Common eval dimensions include:
- Correctness: Does the generated code pass its tests?
- Convention adherence: Does the output follow project coding standards?
- Efficiency: How many tool calls and iterations did the agent need?
- Robustness: Does the agent handle edge cases, ambiguous instructions, and incomplete context gracefully?
Run evals whenever you change something that affects agent behavior: updating the model, modifying instruction files, changing prompts, adding tools, or adjusting approval policies. Compare results against a baseline to detect regressions.
Start with a small eval suite (five to ten representative tasks) rather than trying to be thorough from the start. A small suite you actually run is far more useful than a large suite you never get around to building.
How It Plays Out
A team uses a coding agent daily. They build an eval suite of fifteen tasks: five bug fixes, five feature implementations, and five refactorings, drawn from their actual project history. Each task has a known-good solution for comparison. When a new model version is released, they run the suite and discover that correctness improved overall but convention adherence dropped. The new model ignores their instruction file’s indentation rules more often. They adjust the instruction file’s wording and re-run until the results are acceptable.

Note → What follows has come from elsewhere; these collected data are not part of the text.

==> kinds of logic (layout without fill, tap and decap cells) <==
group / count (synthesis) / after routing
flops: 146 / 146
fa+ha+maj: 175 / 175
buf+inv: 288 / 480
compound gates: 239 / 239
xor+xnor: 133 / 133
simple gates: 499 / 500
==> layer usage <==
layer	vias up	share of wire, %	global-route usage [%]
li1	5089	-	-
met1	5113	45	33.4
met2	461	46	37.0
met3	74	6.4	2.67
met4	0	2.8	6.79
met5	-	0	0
Source: an optimization exercise on an open RTL-to-GDS flow (aim: small area, a short achievable clock period and few clock cycles per item). Production flows keep margins and buffers that such runs may drop. In this exercise RTL edits were held to simulation tests only and were not proved equivalent to the original.

== run 1 ==
==> flow/design.v (excerpt) <==
module ascon_p_serial_multiround     
     #(parameter BW = 64) (
         input clk,
         input rstn,
         input en,                        
         input en_inc,                    
         input [2:0] slice_idx,           
         input [BW-1:0] slice_in,         
         output reg [BW-1:0] slice_out,   
         output done                      
     );
    reg  [BW-1:0] x0, x1, x2, x3, x4;
    wire [3:0]    round;
    wire [3:0]    knext;
    wire          adv;
    round_counter round_ctr (
        .clk(clk), .rstn(rstn), .en(en), .inc(en_inc),
        .dout(round), .done(done), .adv(adv), .knext(knext)
    );
    wire [7:0] kadd = {knext, knext};     
    wire [BW-1:0] d0, d1, d2, d3, d4n;    
    genvar i;
    generate
        for (i = 0; i < BW; i = i + 1) begin : g_sbox
            wire b0, b2, t0n, t2n, c0, c1, c2n, c3, e4, b4;
            ascon_xor  XB0(.a(x0[i]), .b(x4[i]), .y(b0));
            ascon_orn  T2 (.a(x3[i]), .b(x4[i]), .y(t2n));           
  ...
For scale: roughly 2900 cells after synthesis, roughly 390 flip-flops, about 28000 µm² of cells after synthesis.
==> flow/config.mk <==
export PLATFORM = sky130hd
export DESIGN_NAME = ascon_p_serial_multiround
export DESIGN_NICKNAME = ascon_p_serial_multiround
export VERILOG_FILES = /design/flow/design.v
export SDC_FILE = /design/flow/constraint.sdc
export NUM_CORES = 4
export LEC_CHECK = 0
export CAP_MARGIN = 20
export CORE_MARGIN = 2
export CORE_UTILIZATION = 50
export CTS_BUF_LIST = sky130_fd_sc_hd__clkbuf_8
export CTS_CLUSTER_DIAMETER = 50
export CTS_CLUSTER_SIZE = 16
export PLACE_DENSITY = 0.72
export SETUP_SLACK_MARGIN = 1.9
export SLEW_MARGIN = 60
export SYNTH_HIERARCHICAL = 1
export SYNTH_MINIMUM_KEEP_SIZE = 0
==> flow/constraint.sdc <==
create_clock -name core_clock -period 4.2 [get_ports {clk}]
set_input_delay 0.8400 -clock core_clock [delete_from_list [all_inputs] [get_ports {clk}]]
set_output_delay 0.8400 -clock core_clock [all_outputs]
set_load 0.01 [all_outputs]
standard.sh (not shown) runs the stock make flow with config.mk's settings and CLKGATE_MAP_FILE= SYNTH_SCRIPT=/design/flow/synth_recipe.tcl, a recipe that flattens the netlist after the stock synthesis.
==> flow/flow/run.sh <==
#!/bin/bash
# Layout flow: the standard ORFS flow (standard.sh, all steps from
# synthesis to the final DEF), with the port buffers made of plain
# sky130_fd_sc_hd__buf_2 cells instead of the delay buffers buffer_ports
# picks by default. Everything ORFS prints goes to run_standard.log here;
# each ORFS step also keeps its own log under orfs/logs/.
set -euo pipefail
export BUFFER_PORTS_ARGS="-buffer_cell sky130_fd_sc_hd__buf_2"
bash standard.sh > run_standard.log 2>&1
Testbench counts of run 1, summed over its fixed seeds: cycles 6,576, items 384.
diff inputs: run 1 => run 2
- CTS_CLUSTER_SIZE: 16 -> unset
- TNS_END_PERCENT: unset -> 30
- CTS_BUF_LIST: sky130_fd_sc_hd__clkbuf_8 -> unset
- CTS_CLUSTER_DIAMETER: 50 -> unset
[summary]
- Run 2 reports its critical path startpoint as x1[8]$_DFF_P_ while run 1 reports x1[28]$_DFF_P_.
- Between run 2 and run 1, it is run 2 whose utilization after layout is higher, by 0.42 points.
- Looking at time the worst path needs with I/O delays and setup, run 2 sits 0.034 ns below run 1.
- Routed length per placed instance in run 2 is about 1.5% higher than in run 1
- The minimum hold slack reported for run 2 is greater than that of run 1 by 0.093 ns.
- Going from run 1 to run 2, the global-route usage was found to have gone up by 0.75 points.
For run 3, these inputs were changed with respect to run 2:
- CTS_CLUSTER_DIAMETER now 85, previously not set
- CTS_CLUSTER_SIZE now 25, previously not set
- CORE_UTILIZATION now 60, was 50
- CTS_BUF_LIST now sky130_fd_sc_hd__clkbuf_16, previously not set
- TNS_END_PERCENT no longer set, was 30
[summary]
- From run 2 to run 3 the numbers moved as follows: area taken by flip-flops and latches stayed essentially flat.
[inputs] run 4 vs run 3
- CORE_UTILIZATION changed from 60 to 50
==> flow/run.sh (new file) <==
#!/bin/bash
# synth_recipe.tcl (not shown) runs the flow's synth.tcl, then flattens the netlist and writes it again
# the make line also repeats each setting of config.mk as NAME=value (left out here)
make -C /OpenROAD-flow-scripts/flow DESIGN_CONFIG=/design/flow/config.mk WORK_HOME=/design/flow/orfs CLKGATE_MAP_FILE= SYNTH_SCRIPT=/design/flow/synth_recipe.tcl finish
removed: flow/flow/run.sh
removed: flow/standard.sh
Results
- Delta (run 4 minus run 3): sequential share of layout area shows a reduction of 0.82 points; net count reported at finish climbed 0.79%; via count went down by 236.
- Run 4: antenna diode count 1 above run 3
- From run 3 to run 4 the numbers moved as follows: layout buffering overhead excluding clock cells grew by 2.7 points; setup total negative slack essentially unchanged; met3 usage in global routing down 3.2 points; proportion of layout cells with a drive suffix above 1 dropped 3.0 points.
- On run 4: layout overhead on the synthesized area is 4.4 points higher than what run 3 gave.
- When the final numbers for run 3 and run 4 were put side by side, the arrival time reported for the critical path endpoint turned out to be smaller in run 4.
Inputs modified between run 4 and run 5:
- clearing SETUP_SLACK_MARGIN, which used to be 1.9
- swapping 50 for 60 in CORE_UTILIZATION
- clearing CTS_BUF_LIST, which used to be sky130_fd_sc_hd__clkbuf_16
- clearing CTS_CLUSTER_SIZE, which used to be 25
- swapping 60 for 20 in SLEW_MARGIN
- clearing CTS_CLUSTER_DIAMETER, which used to be 85
- clearing PLACE_DENSITY, which used to be 0.72
--- outcome ---
Higher post-cts repair resize count was reported by run 4, not run 5. On worst setup margin, run 4 beats run 5. Status | run 5 and run 4 | clean. Going from run 4 to run 5, critical path buffer and inverter count shrinks by 1. Run 5 has sequential portion of the cell area above what run 4 had. From run 4 to run 5 the numbers moved as follows: clock skew fell 0.0088 ns, sequential cell area in the final layout comparable, clock-pin slew on the worst setup and hold paths now smaller, non-clock buffer count went down by about 22%.

## re-timing with driven ports
How much do the figures lean on ideal ports? The routed layouts below were timed once more, with nothing changed but the port constraints. Step 1 sets driving cells, clkbuf_16 on the clock port and buf_2 on the other inputs (assumed; they add their load-dependent delay and slew). Step 2, shift: input delay + t, output delay - t, t = (earliest + latest rising clock arrival at the registers) / 2. This alone moves slack from input paths to output paths. Three values: ideal, step 1, step 2; two values: the first two.
run	t, ns	slack for setup (ns)	latest minus earliest clock arrival (ns)	worst slew at a driven data input, ns	pins driven straight from the clock port
run 1	0.767	1.760 / 1.760 / 1.434	0.029 / 0.028	0.07	1
run 2	0.665	1.794 / 1.794 / 1.395	0.024 / 0.024	0.06	1
run 3	0.665	1.809 / 1.809 / 1.392	0.029 / 0.028	0.04	1
run 4	0.665	1.872 / 1.868 / 1.358	0.030 / 0.030	0.06	1
run 5	0.653	1.061 / 1.061 / 0.753	0.020 / 0.021	0.04	1
After both steps setup and hold are still met in every run listed. For run 4, which loses most, drivers alone change the setup slack by -0.004 ns; drivers and shift together by -0.514 ns.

A developer notices that her agent seems to produce worse code on Mondays. She runs the eval suite and discovers the results are consistent across days. Her perception was biased by the harder tasks she tends to tackle at the start of the week. The eval replaced a subjective impression with objective data.
“Run our eval suite against the new model version. Compare correctness, convention adherence, and test pass rates against the baseline from last month. Flag any tasks where the new model scored lower.”

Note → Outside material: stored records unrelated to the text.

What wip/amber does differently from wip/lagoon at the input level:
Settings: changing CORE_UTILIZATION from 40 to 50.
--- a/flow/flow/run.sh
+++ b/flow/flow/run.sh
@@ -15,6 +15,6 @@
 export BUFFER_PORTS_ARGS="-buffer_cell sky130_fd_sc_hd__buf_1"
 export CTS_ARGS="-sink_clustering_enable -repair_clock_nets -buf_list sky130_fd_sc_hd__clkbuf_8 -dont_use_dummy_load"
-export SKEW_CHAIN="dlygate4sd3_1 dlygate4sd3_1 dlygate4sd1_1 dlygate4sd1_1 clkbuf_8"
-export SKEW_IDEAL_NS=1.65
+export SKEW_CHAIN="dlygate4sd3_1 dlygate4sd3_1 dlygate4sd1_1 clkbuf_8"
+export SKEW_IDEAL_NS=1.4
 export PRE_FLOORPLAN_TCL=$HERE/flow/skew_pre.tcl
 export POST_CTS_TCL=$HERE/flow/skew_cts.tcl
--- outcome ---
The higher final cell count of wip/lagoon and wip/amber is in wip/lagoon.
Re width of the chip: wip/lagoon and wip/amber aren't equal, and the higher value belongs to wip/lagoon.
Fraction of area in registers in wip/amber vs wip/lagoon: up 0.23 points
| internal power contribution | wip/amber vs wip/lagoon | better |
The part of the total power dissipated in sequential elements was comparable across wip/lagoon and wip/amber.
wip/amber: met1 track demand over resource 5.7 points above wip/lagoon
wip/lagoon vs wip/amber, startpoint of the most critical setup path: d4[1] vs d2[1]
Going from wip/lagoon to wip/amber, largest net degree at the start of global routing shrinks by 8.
From an optimization exercise on the open Yosys and OpenROAD flow, aimed at small area, a short achievable clock period and few clock cycles per item; shortcuts taken in it are not production practice. Only simulation tests tie the RTL to the original design; equivalence was not proved.

==> run a <==
Design cnn_accel, start of the top module:
module cnn_accel (
    input  logic        clk,
    input  logic        rst,
    input  logic        wr_en,
    input  logic        wr_sel,      
    input  logic [5:0]  wr_addr,
    input  logic [7:0]  wr_data,
    input  logic        start,
    output logic        ready,
    output logic        out_valid,
    output logic [15:0] out_data
);
    logic [1:0] fl;              
    logic       flush;
    logic [2:0] ph;              
    logic       virgin;          
    logic       armed;           
    logic       busy;            
    logic [2:0] r;               
    logic       v1;              
    assign flush = (fl != 2'd0);
    logic       a_v, a_st, a_sel, b_v, b_st, b_sel;
    logic [5:0] a_addr, b_addr;
    logic [7:0] a_data, b_data;
    logic       ready_q;
    logic       h_v, h_st, h_sel, h_blk, apply, flip;
    logic [5:0] h_addr;
    logic [7:0] h_data;
    assign h_v    = b_v | a_v;
    assign h_st   = b_v ? b_st   : a_st;
    assign h_sel  = b_v ? b_sel  : a_sel;
    assign h_addr = b_v ? b_addr : a_addr;
    assign h_data = b_v ? b_data : a_data;
    logic misal, pix_blk;
    assign misal   = h_addr[0] ^ ph[0];
    assign flip    = virgin & ~armed & ~busy & misal;
    assign pix_blk = armed | (busy & (h_addr > {r, ph})) | (misal & ~flip);
    assign h_blk   = h_st ? (armed | busy | v1) : (~h_sel & pix_blk);
    assign apply   = h_v & ~h_blk & ~flush;
    logic pix_we, wgt_we, do_start;
    assign pix_we   = apply & ~h_st & ~h_sel;
    assign wgt_we   = apply & ~h_st & h_sel;
    assign do_start = apply & h_st;
    always_ff @(posedge clk or posedge rst) begin
        if (rst) begin
            a_v <= 1'b0; a_st <= 1'b0;
            b_v <= 1'b0; b_st <= 1'b0;
            ready_q <= 1'b0;
            fl <= 2'd2;
        end else begin
            if (flush) fl <= fl - 2'd1;
            if (b_v) begin
                if (apply) begin
                    b_v <= a_v; b_st <= a_st;
  ...
make LEC_CHECK=0 CAP_MARGIN=20 CORE_MARGIN=2 CORE_UTILIZATION=40 SLEW_MARGIN=20 finish   # period 10.0 ns
run.sh (not shown) runs the stock make flow with config.mk's settings and CLKGATE_MAP_FILE= SYNTH_SCRIPT=/design/flow/synth_recipe.tcl, a recipe that flattens the netlist after the stock synthesis.
==> run b: changes against run a <==
--- a/flow/design.v
+++ b/flow/design.v
@@ -1,57 +1,71 @@
 module input_buffer (
     input  logic        clk,
-    input  logic [2:0]  ph,
-    input  logic        flip,
-    input  logic        flush,
+    input  logic        rst,
     input  logic        write_en,
     input  logic [5:0]  write_addr,
     input  logic [7:0]  data_in,
-    output logic [63:0] taps           
+    input  logic [2:0]  rd_row,
+    input  logic [2:0]  rd_col,
+    output logic [23:0] data_out
 );
-    logic [7:0] ring [0:7][0:7];
-    logic [2:0] wy, tq;
+    logic [7:0] buffer [0:63];
+    logic [7:0] rv;
+    logic [2:0] wy, wx;
     assign wy = write_addr[5:3];
-    assign tq = write_addr[2:0] - ph - {2'd0, flip} - 3'd1;
-    logic [7:0] dport;
-    assign dport = flush ? 8'd0 : data_in;
+    assign wx = write_addr[2:0];
+    always_ff @(posedge clk or posedge rst) begin
+        if (rst) rv <= 8'd0;
+        else if (write_en) rv[wy] <= 1'b1;
+    end
+    logic [7:0] dcol [0:7];
+    always_comb
+        for (int x = 0; x < 8; x++) dcol[x] = (wx == 3'(x)) ? data_in : 8'd0;
     always_ff @(posedge clk) begin
         for (int y = 0; y < 8; y++)
-            for (int q = 0; q < 8; q++) begin
-                if (q[0] && (flush || (write_en && wy == 3'(y) && tq[2:1] == 2'(q >> 1))))
-                    ring[y][q] <= dport;
-                else
-                    ring[y][q] <= ring[y][(q + 1) % 8];
-            end
-    end
-    for (genvar y = 0; y < 8; y++) begin : g_tap
-        assign taps[8*y +: 8] = ring[y][0];
+            for (int x = 0; x < 8; x++)
+                if (write_en & (wy == 3'(y)) & ((wx == 3'(x)) | ~rv[y]))
+                    buffer[y*8+x] <= dcol[x];
     end
+    logic [7:0] colv [0:7];
+    always_comb
+        for (int y = 0; y < 8; y++) colv[y] = buffer[{y[2:0], rd_col}];
+    logic [2:0] r1, r2;
+    assign r1 = rd_row + 3'd1;
+    assign r2 = rd_row + 3'd2;
+    assign data_out[7:0]   = rv[rd_row] ? colv[rd_row] : 8'd0;
+    assign data_out[15:8]  = rv[r1]     ? colv[r1]     : 8'd0;
+    assign data_out[23:16] = rv[r2]     ? colv[r2]     : 8'd0;
 endmodule
 module weight_buffer (
     input  logic        clk,
-    input  logic        flush,
+    input  logic        rst,
     input  logic        write_en,
     input  logic [3:0]  write_addr,
     input  logic [7:0]  data_in,
     input  logic        load,
     output logic [35:0] dg_one,
     output logic [35:0] dg_two,
     output logic [35:0] dg_neg,
     output logic [15:0] k
 );
     logic [7:0] buffer [0:8];
+    logic       wv;
+    always_ff @(posedge clk or posedge rst) begin
+        if (rst) wv <= 1'b0;
+        else if (write_en) wv <= 1'b1;
+    end
     always_ff @(posedge clk) begin
         for (int i = 0; i < 9; i++)
-            if (flush | (write_en & (write_addr == 4'(i))))
-                buffer[i] <= flush ? 8'd0 : data_in;
+            if (write_en & ((write_addr == 4'(i)) | ~wv))
+                buffer[i] <= (write_addr == 4'(i)) ? data_in : 8'd0;
     end
     logic [35:0] one_n, two_n, neg_n;
     always_comb begin
         for (int i = 0; i < 9; i++) begin
             logic [8:0] w;
-            w = {buffer[i], 1'b0};               
+            w = {wv ? buffer[i] : 8'd0, 1'b0};      
             for (int d = 0; d < 4; d++) begin
                 one_n[i*4+d] = w[2*d+1] ^ w[2*d];
                 two_n[i*4+d] = (w[2*d+2] & ~w[2*d+1] & ~w[2*d]) |
                                (~w[2*d+2] & w[2*d+1] & w[2*d]);
                 neg_n[i*4+d] = w[2*d+2] & ~(w[2*d+1] & w[2*d]);
@@ -1343,156 +1357,143 @@
     input  logic        start,
     output logic        ready,
     output logic        out_valid,
     output logic [15:0] out_data
 );
-    logic [1:0] fl;              
-    logic       flush;
-    logic [2:0] ph;              
-    logic       virgin;          
-    logic       armed;           
-    logic       busy;            
-    logic [2:0] r;               
-    logic       v1;              
-    assign flush = (fl != 2'd0);
     logic       a_v, a_st, a_sel, b_v, b_st, b_sel;
     logic [5:0] a_addr, b_addr;
     logic [7:0] a_data, b_data;
     logic       ready_q;
-    logic       h_v, h_st, h_sel, h_blk, apply, flip;
+    logic       busy;            
+    logic       v1;              
+    logic [2:0] r, j;            
+    logic       h_v, h_st, h_sel, h_blk, apply;
     logic [5:0] h_addr;
     logic [7:0] h_data;
     assign h_v    = b_v | a_v;
     assign h_st   = b_v ? b_st   : a_st;
     assign h_sel  = b_v ? b_sel  : a_sel;
     assign h_addr = b_v ? b_addr : a_addr;
     assign h_data = b_v ? b_data : a_data;
-    logic misal, pix_blk;
-    assign misal   = h_addr[0] ^ ph[0];
-    assign flip    = virgin & ~armed & ~busy & misal;
-    assign pix_blk = armed | (busy & (h_addr > {r, ph})) | (misal & ~flip);
-    assign h_blk   = h_st ? (armed | busy | v1) : (~h_sel & pix_blk);
-    assign apply   = h_v & ~h_blk & ~flush;
-    logic pix_we, wgt_we, do_start;
-    assign pix_we   = apply & ~h_st & ~h_sel;
-    assign wgt_we   = apply & ~h_st & h_sel;
-    assign do_start = apply & h_st;
+    assign h_blk  = h_st ? (busy | v1) : (busy & ~h_sel & (h_addr[5:3] >= r));
+    assign apply  = h_v & ~h_blk;
     always_ff @(posedge clk or posedge rst) begin
         if (rst) begin
             a_v <= 1'b0; a_st <= 1'b0;
             b_v <= 1'b0; b_st <= 1'b0;
-            ready_q <= 1'b0;
-            fl <= 2'd2;
+            ready_q <= 1'b1;
         end else begin
-            if (flush) fl <= fl - 2'd1;
             if (b_v) begin
                 if (apply) begin
                     b_v <= a_v; b_st <= a_st;
                     a_v <= 1'b0;
                 end
                 ready_q <= apply & ~a_v;
             end else begin
-                if (a_v & ~apply) begin
+                if (a_v & h_blk) begin
                     b_v <= 1'b1; b_st <= a_st;
                 end
                 a_v <= wr_en | start; a_st <= start;
-                ready_q <= ~(a_v & ~apply) & (fl[1] == 1'b0);
+                ready_q <= ~(a_v & h_blk);
             end
         end
     end
     always_ff @(posedge clk) begin
         if (b_v) begin
             if (apply) begin
                 b_sel <= a_sel; b_addr <= a_addr; b_data <= a_data;
             end
         end else begin
-            if (a_v & ~apply) begin
+            if (a_v & h_blk) begin
                 b_sel <= a_sel; b_addr <= a_addr; b_data <= a_data;
             end
             a_sel <= wr_sel; a_addr <= wr_addr; a_data <= wr_data;
         end
     end
     assign ready = ready_q;
-    logic [63:0] taps;
+    logic do_start;
+    assign do_start = apply & h_st;
+    logic [23:0] column;
     logic [35:0] dg_one, dg_two, dg_neg;
     logic [15:0] kc;
     input_buffer u_ibuf (
-        .clk(clk), .ph(ph), .flip(flip), .flush(flush),
-        .write_en(pix_we), .write_addr(h_addr), .data_in(h_data),
-        .taps(taps)
+        .clk(clk), .rst(rst),
+        .write_en(apply & ~h_st & ~h_sel),
+        .write_addr(h_addr),
+        .data_in(h_data),
+        .rd_row(r), .rd_col(j),
+        .data_out(column)
     );
     weight_buffer u_wbuf (
-        .clk(clk), .flush(flush),
-        .write_en(wgt_we), .write_addr(h_addr[3:0]), .data_in(h_data),
+        .clk(clk), .rst(rst),
+        .write_en(apply & ~h_st & h_sel),
+        .write_addr(h_addr[3:0]),
+        .data_in(h_data),
         .load(do_start),
         .dg_one(dg_one), .dg_two(dg_two), .dg_neg(dg_neg), .k(kc)
     );
     always_ff @(posedge clk or posedge rst) begin
         if (rst) begin
-            ph <= 3'd0; virgin <= 1'b1;
-            armed <= 1'b0; busy <= 1'b0; r <= 3'd0;
-        end else begin
-            ph <= ph + 3'd1 + {2'd0, flip & pix_we};
-            if (pix_we) virgin <= 1'b0;
-            if (do_start) armed <= 1'b1;
-            else if (armed & (ph == 3'd7)) begin
-                armed <= 1'b0; busy <= 1'b1; r <= 3'd0;
-            end else if (busy & (ph == 3'd7)) begin
+            busy <= 1'b0; r <= 3'd0; j <= 3'd0;
+        end else if (do_start) begin
+            busy <= 1'b1; r <= 3'd0; j <= 3'd0;
+        end else if (busy) begin
+            j <= j + 3'd1;
+            if (j == 3'd7) begin
                 r <= r + 3'd1;
                 if (r == 3'd5) busy <= 1'b0;
             end
         end
     end
-    logic [7:0] tap [0:7];
-    for (genvar y = 0; y < 8; y++) begin : g_tap
-        assign tap[y] = taps[8*y +: 8];
-    end
     logic [23:0] col_q;
-    always_ff @(posedge clk) col_q <= {tap[r + 3'd2], tap[r + 3'd1], tap[r]};
+    always_ff @(posedge clk) col_q <= column;
     logic [4:0] cv;      
     logic [4:0] codd;    
     logic [4:0] rodd;    
     always_ff @(posedge clk or posedge rst) begin
         if (rst) begin
             v1 <= 1'b0;
             cv <= 5'd0;
         end else begin
             v1 <= busy;
-            cv <= {cv[3:0], busy & ~(ph[2] & ph[1])};
+            cv <= {cv[3:0], busy & ~(j[2] & j[1])};
         end
     end
     always_ff @(posedge clk) begin
-        codd <= {codd[3:0], ph[0]};
+        codd <= {codd[3:0], j[0]};
         rodd <= {rodd[3:0], r[0]};
     end
     logic [15:0] conv_s, conv_c, conv_sum;
     conv2d_core u_conv (
         .clk(clk), .column(col_q),
         .dg_one(dg_one), .dg_two(dg_two), .dg_neg(dg_neg), .k(kc),
         .conv_s(conv_s), .conv_c(conv_c)
     );
     assign conv_sum = conv_s + conv_c;
-    logic [14:0] rl, pm, pair_max;
+    logic [14:0] rl, pm, pair_max, pair;
     relu u_relu (.in(conv_sum), .out(rl));
     max_pool u_pair (.a(pm), .b(rl), .out(pair_max));
-    logic v3, ro3, ov;
-    always_ff @(posedge clk)
-        if (cv[4]) pm <= codd[4] ? pair_max : rl;
+    logic        v3, ro3;
     logic [14:0] rb0, rb1, rb2, win_max;
-    max_pool u_pool (.a(rb0), .b(pm), .out(win_max));
     always_ff @(posedge clk) begin
+        if (cv[4] & ~codd[4]) pm <= rl;
+        if (cv[4] & codd[4])  pair <= pair_max;
         if (v3) begin
-            rb2 <= ro3 ? win_max : pm; rb1 <= rb2; rb0 <= rb1;
+            rb2 <= pair; rb1 <= rb2; rb0 <= rb1;
         end
         ro3 <= rodd[4];
     end
+    max_pool u_pool (.a(rb0), .b(pair), .out(win_max));
+    logic        ov;
+    logic [14:0] od;
     always_ff @(posedge clk or posedge rst) begin
         if (rst) begin
             v3 <= 1'b0; ov <= 1'b0;
         end else begin
             v3 <= cv[4] & codd[4];
             ov <= v3 & ro3;
         end
     end
+    always_ff @(posedge clk) if (v3 & ro3) od <= win_max;
     assign out_valid = ov;
-    assign out_data  = {1'b0, rb2};
+    assign out_data  = {1'b0, od};
 endmodule
==> qor summary <==
	run b	run a
CTS buffer count	109	102
Run status	timing/DRC/antenna clean	timing/DRC/antenna clean
Stages on the worst setup path	11	14
Crit path required time	10,620 ps	10,350 ps
Filler instances	12,210	10,700
Area of all placed cells without fillers	60,740 sq um	52,430 sq um
Stage delay of the slowest cell on the critical path	800 ps	530 ps
Leading cell type in the layout, fill and taps excluded	sky130_fd_sc_hd__edfxtp_1	sky130_fd_sc_hd__dfxtp_1
Relative slew slack	14.26%	23.48%
Die Area	139,700 sq um	121,100 sq um
Worst Max-Slew Pin Slew	1286 ps	1144 ps
Clock Buffer Count	144	139
Fraction of registers with async set or reset after synthesis	2.810%	2.407%
Hold slack	302.3 ps	284.5 ps
Average detailed-routed wire length per instance	27.24 microns	20.02 microns
Initial antenna violation count	6	2
Reg-to-reg slack, setup	4750 ps	5640 ps
Seq/Total Area, Yosys	52.90%	48.14%
Top-area cell type share of the netlist area	44.58%	29.74%
Multi-input logic area	23,000 sq um	21,980 sq um
Worst R2R End	col_q[15]	pm[12]
Die boundary height	373.8 microns	348.0 microns
Testbench counts of run a, summed over its fixed seeds: cycles 7,568, frames 96.
Testbench counts of run b, summed over its fixed seeds: cycles 7,528, frames 96.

One of the best-known model evals in the agentic coding community is Simon Willison’s pelican riding a bicycle. The task sounds easy: generate an SVG of a pelican on a bike. But it tests spatial reasoning, compositional ability, and attention to physical detail, which makes it a surprisingly sharp discriminator between models. Robert Glaser extended it into an agentic version where models iterate on their own output. His finding: most models tweak incrementally rather than rethink their approach, which tells you something useful about how agentic loops actually behave.
Consequences
Evals replace gut feelings with data. They let you make informed decisions about model selection, prompt engineering, and workflow configuration. They catch regressions before they accumulate into visible quality drops. And they provide a shared benchmark for team discussions about agentic workflow quality.
The cost is building and maintaining the suite. Evals are software: they need to be designed, implemented, and updated as the project evolves. Tasks that were representative six months ago may not be representative today. The investment is worthwhile for teams that rely heavily on agentic workflows, but may be overkill for occasional or simple use cases.
Related Patterns
- Depends on: Agent — evals measure agent performance.
- Refines: Verification Loop — evals are verification applied to the workflow itself rather than to individual changes.
- Uses: Prompt — eval results guide prompt refinement.
- Uses: Instruction File — eval results reveal whether instruction files are effective.
- Depends on: Testing — many eval criteria rely on existing test infrastructure.
- Related: Approval Fatigue – automated evals reduce the approval burden on humans.